- Task instructions
The expected answer is the set of lines in the data below between the line holding "[metal layers]" and the line holding "clkinvlp 1, mux2", inclusive, written out exactly.
### Information given
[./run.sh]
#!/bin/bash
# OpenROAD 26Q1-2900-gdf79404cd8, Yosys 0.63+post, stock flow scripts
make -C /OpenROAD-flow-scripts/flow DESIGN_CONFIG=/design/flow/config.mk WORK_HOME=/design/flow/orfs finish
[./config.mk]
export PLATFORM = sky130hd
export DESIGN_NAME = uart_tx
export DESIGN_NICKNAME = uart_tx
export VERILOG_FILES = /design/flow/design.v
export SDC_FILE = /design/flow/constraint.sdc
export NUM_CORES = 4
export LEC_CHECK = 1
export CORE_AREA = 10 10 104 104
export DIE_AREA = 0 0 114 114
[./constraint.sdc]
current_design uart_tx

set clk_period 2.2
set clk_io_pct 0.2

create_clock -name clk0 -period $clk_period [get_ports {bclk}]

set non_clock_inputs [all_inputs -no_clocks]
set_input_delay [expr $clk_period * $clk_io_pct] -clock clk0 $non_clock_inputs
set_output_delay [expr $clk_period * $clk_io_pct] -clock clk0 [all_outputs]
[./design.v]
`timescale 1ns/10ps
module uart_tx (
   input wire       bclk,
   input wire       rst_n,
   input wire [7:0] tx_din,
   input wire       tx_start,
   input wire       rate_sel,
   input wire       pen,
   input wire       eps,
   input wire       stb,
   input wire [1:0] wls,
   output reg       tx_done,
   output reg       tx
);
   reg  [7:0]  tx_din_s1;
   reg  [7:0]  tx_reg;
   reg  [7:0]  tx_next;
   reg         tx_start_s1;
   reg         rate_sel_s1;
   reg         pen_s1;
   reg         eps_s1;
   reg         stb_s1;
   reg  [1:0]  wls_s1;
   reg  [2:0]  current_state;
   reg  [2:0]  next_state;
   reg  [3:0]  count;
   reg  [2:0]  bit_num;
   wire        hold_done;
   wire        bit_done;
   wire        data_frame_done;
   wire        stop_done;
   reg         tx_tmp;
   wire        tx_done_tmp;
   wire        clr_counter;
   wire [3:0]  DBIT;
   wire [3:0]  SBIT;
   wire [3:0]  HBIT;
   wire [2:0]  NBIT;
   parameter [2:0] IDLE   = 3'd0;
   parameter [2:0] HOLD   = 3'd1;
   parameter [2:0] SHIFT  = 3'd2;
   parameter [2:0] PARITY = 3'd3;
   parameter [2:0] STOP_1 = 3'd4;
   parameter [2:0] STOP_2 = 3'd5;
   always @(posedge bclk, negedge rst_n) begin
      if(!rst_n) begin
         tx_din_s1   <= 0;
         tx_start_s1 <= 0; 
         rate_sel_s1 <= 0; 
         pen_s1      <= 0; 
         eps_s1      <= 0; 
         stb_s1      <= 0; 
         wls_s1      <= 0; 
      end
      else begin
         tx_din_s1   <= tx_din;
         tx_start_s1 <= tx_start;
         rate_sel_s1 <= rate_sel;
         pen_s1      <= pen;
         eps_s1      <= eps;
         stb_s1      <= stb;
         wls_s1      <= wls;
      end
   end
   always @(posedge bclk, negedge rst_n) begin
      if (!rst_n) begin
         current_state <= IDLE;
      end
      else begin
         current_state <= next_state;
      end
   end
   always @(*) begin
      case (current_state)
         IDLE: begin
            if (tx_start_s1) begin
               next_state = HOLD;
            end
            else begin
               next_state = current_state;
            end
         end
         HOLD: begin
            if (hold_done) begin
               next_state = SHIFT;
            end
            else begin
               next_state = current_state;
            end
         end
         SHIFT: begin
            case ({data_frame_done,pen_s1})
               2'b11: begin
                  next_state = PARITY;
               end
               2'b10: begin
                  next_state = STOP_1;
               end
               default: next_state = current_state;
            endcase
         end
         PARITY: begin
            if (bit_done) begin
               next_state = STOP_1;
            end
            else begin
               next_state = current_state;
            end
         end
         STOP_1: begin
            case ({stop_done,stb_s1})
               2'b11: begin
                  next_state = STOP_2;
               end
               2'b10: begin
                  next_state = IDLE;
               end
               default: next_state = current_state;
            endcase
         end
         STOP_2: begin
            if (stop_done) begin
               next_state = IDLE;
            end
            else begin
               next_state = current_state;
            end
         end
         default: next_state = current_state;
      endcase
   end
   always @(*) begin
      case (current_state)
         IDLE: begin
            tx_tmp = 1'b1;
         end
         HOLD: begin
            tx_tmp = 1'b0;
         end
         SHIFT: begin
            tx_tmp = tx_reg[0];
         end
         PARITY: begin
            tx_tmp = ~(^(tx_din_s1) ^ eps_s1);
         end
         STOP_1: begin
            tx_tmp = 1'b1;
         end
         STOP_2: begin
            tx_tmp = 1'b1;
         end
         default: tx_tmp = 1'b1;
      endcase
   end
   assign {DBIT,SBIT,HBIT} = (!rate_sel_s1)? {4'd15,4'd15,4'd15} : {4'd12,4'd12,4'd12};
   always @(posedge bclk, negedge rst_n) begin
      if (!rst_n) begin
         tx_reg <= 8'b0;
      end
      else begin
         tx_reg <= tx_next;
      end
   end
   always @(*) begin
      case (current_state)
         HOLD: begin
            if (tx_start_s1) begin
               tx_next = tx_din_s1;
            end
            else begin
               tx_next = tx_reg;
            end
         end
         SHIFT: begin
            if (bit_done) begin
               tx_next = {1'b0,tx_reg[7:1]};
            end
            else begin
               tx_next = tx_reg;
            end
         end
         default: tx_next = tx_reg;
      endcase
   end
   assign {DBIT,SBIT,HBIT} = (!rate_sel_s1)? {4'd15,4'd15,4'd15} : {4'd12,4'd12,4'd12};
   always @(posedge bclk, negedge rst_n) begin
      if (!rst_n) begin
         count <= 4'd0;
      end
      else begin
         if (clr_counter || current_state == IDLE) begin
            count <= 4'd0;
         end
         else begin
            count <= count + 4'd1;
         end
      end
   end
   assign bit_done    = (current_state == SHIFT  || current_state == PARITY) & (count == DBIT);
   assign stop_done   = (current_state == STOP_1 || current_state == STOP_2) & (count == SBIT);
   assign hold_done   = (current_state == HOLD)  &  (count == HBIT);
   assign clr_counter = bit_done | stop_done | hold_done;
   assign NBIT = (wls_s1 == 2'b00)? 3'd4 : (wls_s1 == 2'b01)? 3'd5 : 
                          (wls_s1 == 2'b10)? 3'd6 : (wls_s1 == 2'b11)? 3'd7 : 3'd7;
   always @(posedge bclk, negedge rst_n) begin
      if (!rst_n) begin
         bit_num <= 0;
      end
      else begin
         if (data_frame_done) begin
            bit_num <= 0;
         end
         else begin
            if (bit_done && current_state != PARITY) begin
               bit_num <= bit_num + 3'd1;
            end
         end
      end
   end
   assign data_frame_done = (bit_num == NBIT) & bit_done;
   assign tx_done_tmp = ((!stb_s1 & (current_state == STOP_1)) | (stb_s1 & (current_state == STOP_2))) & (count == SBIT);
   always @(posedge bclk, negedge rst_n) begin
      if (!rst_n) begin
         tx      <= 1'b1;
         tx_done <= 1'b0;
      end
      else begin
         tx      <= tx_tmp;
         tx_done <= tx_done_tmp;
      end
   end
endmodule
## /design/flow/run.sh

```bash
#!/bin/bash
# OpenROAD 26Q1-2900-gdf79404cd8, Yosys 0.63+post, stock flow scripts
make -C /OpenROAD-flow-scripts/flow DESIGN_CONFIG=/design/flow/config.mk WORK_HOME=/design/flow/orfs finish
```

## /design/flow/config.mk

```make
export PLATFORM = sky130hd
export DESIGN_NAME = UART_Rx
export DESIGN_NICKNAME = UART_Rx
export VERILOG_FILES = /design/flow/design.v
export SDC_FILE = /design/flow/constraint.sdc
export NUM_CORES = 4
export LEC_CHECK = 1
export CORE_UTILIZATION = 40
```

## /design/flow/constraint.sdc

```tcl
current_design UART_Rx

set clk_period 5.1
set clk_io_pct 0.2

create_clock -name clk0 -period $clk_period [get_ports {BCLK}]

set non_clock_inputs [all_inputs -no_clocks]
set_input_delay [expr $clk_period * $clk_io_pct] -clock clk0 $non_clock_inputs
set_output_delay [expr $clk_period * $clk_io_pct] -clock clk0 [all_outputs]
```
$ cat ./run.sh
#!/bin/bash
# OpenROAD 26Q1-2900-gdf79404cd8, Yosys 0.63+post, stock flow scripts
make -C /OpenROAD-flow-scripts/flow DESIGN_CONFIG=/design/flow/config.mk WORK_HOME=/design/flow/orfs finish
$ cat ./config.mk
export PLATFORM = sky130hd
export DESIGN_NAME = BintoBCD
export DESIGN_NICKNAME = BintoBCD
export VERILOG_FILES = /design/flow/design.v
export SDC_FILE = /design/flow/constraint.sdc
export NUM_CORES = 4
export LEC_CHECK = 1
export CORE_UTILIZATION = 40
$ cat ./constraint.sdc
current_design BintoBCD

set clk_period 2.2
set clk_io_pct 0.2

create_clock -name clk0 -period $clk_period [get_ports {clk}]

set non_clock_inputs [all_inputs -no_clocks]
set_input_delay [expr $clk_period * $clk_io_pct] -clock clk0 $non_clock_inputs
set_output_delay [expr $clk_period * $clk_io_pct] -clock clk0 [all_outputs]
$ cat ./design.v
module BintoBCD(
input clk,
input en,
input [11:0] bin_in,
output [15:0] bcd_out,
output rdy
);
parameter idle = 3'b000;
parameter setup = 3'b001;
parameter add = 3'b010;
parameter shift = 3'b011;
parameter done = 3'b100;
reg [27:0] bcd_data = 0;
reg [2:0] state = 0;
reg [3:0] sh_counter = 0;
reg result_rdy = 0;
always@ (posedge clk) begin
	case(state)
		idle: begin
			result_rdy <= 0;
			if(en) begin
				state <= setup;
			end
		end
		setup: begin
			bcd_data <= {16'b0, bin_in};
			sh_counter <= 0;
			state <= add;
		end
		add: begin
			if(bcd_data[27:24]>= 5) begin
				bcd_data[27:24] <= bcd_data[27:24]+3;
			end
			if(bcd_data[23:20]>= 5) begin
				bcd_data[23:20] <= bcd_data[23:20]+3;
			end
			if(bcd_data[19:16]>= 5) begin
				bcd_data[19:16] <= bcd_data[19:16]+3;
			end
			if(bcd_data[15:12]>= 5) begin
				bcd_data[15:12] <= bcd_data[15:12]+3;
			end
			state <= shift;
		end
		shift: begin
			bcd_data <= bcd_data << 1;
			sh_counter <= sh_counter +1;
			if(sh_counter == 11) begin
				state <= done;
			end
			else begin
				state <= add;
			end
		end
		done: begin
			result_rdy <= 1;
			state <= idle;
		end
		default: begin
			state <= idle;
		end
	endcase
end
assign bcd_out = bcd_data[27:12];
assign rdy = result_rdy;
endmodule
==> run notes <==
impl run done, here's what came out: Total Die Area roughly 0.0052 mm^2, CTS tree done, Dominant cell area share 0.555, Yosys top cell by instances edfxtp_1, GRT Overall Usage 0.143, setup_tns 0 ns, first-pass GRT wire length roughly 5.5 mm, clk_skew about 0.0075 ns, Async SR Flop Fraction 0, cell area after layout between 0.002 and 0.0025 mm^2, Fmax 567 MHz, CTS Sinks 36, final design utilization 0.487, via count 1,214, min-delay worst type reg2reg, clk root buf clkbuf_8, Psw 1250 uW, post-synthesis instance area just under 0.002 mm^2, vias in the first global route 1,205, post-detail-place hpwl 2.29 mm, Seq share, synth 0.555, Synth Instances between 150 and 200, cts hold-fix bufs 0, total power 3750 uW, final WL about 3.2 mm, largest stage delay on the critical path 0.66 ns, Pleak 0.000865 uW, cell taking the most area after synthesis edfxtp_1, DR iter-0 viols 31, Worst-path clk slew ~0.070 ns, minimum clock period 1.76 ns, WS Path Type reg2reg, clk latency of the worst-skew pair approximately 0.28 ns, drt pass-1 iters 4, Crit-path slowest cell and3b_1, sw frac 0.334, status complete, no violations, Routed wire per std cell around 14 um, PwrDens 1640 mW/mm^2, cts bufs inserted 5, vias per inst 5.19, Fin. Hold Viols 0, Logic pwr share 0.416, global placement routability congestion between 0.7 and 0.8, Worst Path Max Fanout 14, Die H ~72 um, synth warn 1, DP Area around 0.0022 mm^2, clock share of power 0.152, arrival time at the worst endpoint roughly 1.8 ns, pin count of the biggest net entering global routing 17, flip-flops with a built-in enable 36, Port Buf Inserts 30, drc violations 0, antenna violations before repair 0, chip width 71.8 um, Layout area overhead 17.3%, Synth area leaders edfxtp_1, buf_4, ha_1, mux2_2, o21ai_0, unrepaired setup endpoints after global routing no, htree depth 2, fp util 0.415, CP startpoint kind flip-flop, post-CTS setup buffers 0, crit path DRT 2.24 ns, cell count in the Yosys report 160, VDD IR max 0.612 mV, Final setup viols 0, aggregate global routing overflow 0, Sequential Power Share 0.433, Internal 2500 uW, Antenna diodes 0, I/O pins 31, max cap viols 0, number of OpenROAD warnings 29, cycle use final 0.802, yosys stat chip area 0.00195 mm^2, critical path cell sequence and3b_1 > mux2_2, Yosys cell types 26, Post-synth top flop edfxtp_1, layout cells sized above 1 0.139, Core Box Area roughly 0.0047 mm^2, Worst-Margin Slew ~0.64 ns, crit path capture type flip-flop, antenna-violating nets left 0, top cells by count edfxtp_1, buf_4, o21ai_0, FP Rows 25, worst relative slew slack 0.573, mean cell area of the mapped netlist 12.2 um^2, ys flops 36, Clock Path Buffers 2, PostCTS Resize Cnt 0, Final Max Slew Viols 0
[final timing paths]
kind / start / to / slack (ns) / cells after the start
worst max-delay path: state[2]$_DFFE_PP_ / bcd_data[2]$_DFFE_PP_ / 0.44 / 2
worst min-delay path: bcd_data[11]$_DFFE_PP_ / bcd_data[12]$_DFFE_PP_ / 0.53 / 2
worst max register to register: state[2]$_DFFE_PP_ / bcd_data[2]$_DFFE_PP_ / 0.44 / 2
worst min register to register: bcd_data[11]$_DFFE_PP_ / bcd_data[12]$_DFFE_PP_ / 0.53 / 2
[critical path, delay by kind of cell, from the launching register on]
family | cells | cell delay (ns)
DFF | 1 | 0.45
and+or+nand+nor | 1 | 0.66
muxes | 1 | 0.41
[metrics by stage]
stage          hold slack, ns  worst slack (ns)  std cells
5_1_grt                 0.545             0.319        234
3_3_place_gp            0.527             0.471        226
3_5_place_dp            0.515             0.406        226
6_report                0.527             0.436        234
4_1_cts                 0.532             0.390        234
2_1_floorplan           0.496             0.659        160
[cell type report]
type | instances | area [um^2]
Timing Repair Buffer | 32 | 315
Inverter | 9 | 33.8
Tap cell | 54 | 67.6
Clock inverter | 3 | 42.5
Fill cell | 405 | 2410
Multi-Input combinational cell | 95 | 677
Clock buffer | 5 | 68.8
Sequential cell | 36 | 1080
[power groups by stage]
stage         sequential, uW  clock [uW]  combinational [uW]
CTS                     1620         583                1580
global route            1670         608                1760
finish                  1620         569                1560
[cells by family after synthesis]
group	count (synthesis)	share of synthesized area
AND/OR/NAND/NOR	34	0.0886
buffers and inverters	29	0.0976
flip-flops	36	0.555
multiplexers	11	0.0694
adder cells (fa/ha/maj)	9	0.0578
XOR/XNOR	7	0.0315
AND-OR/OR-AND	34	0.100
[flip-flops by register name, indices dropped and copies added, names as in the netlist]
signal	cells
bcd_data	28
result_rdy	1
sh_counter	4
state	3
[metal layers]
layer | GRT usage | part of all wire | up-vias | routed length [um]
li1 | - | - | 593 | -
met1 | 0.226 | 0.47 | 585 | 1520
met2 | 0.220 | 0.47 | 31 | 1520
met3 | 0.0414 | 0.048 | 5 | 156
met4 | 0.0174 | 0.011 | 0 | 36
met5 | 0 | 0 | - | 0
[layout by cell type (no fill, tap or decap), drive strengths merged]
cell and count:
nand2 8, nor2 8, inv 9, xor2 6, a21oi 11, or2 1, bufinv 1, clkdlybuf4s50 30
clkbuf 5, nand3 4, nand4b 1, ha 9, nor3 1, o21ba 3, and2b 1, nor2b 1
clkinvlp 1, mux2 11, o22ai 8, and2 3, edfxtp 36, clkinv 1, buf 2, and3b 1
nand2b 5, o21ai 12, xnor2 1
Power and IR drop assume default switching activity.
######
- Written response
[metal layers]
layer | GRT usage | part of all wire | up-vias | routed length [um]
li1 | - | - | 593 | -
met1 | 0.226 | 0.47 | 585 | 1520
met2 | 0.220 | 0.47 | 31 | 1520
met3 | 0.0414 | 0.048 | 5 | 156
met4 | 0.0174 | 0.011 | 0 | 36
met5 | 0 | 0 | - | 0
[layout by cell type (no fill, tap or decap), drive strengths merged]
cell and count:
nand2 8, nor2 8, inv 9, xor2 6, a21oi 11, or2 1, bufinv 1, clkdlybuf4s50 30
clkbuf 5, nand3 4, nand4b 1, ha 9, nor3 1, o21ba 3, and2b 1, nor2b 1
clkinvlp 1, mux2 11, o22ai 8, and2 3, edfxtp 36, clkinv 1, buf 2, and3b 1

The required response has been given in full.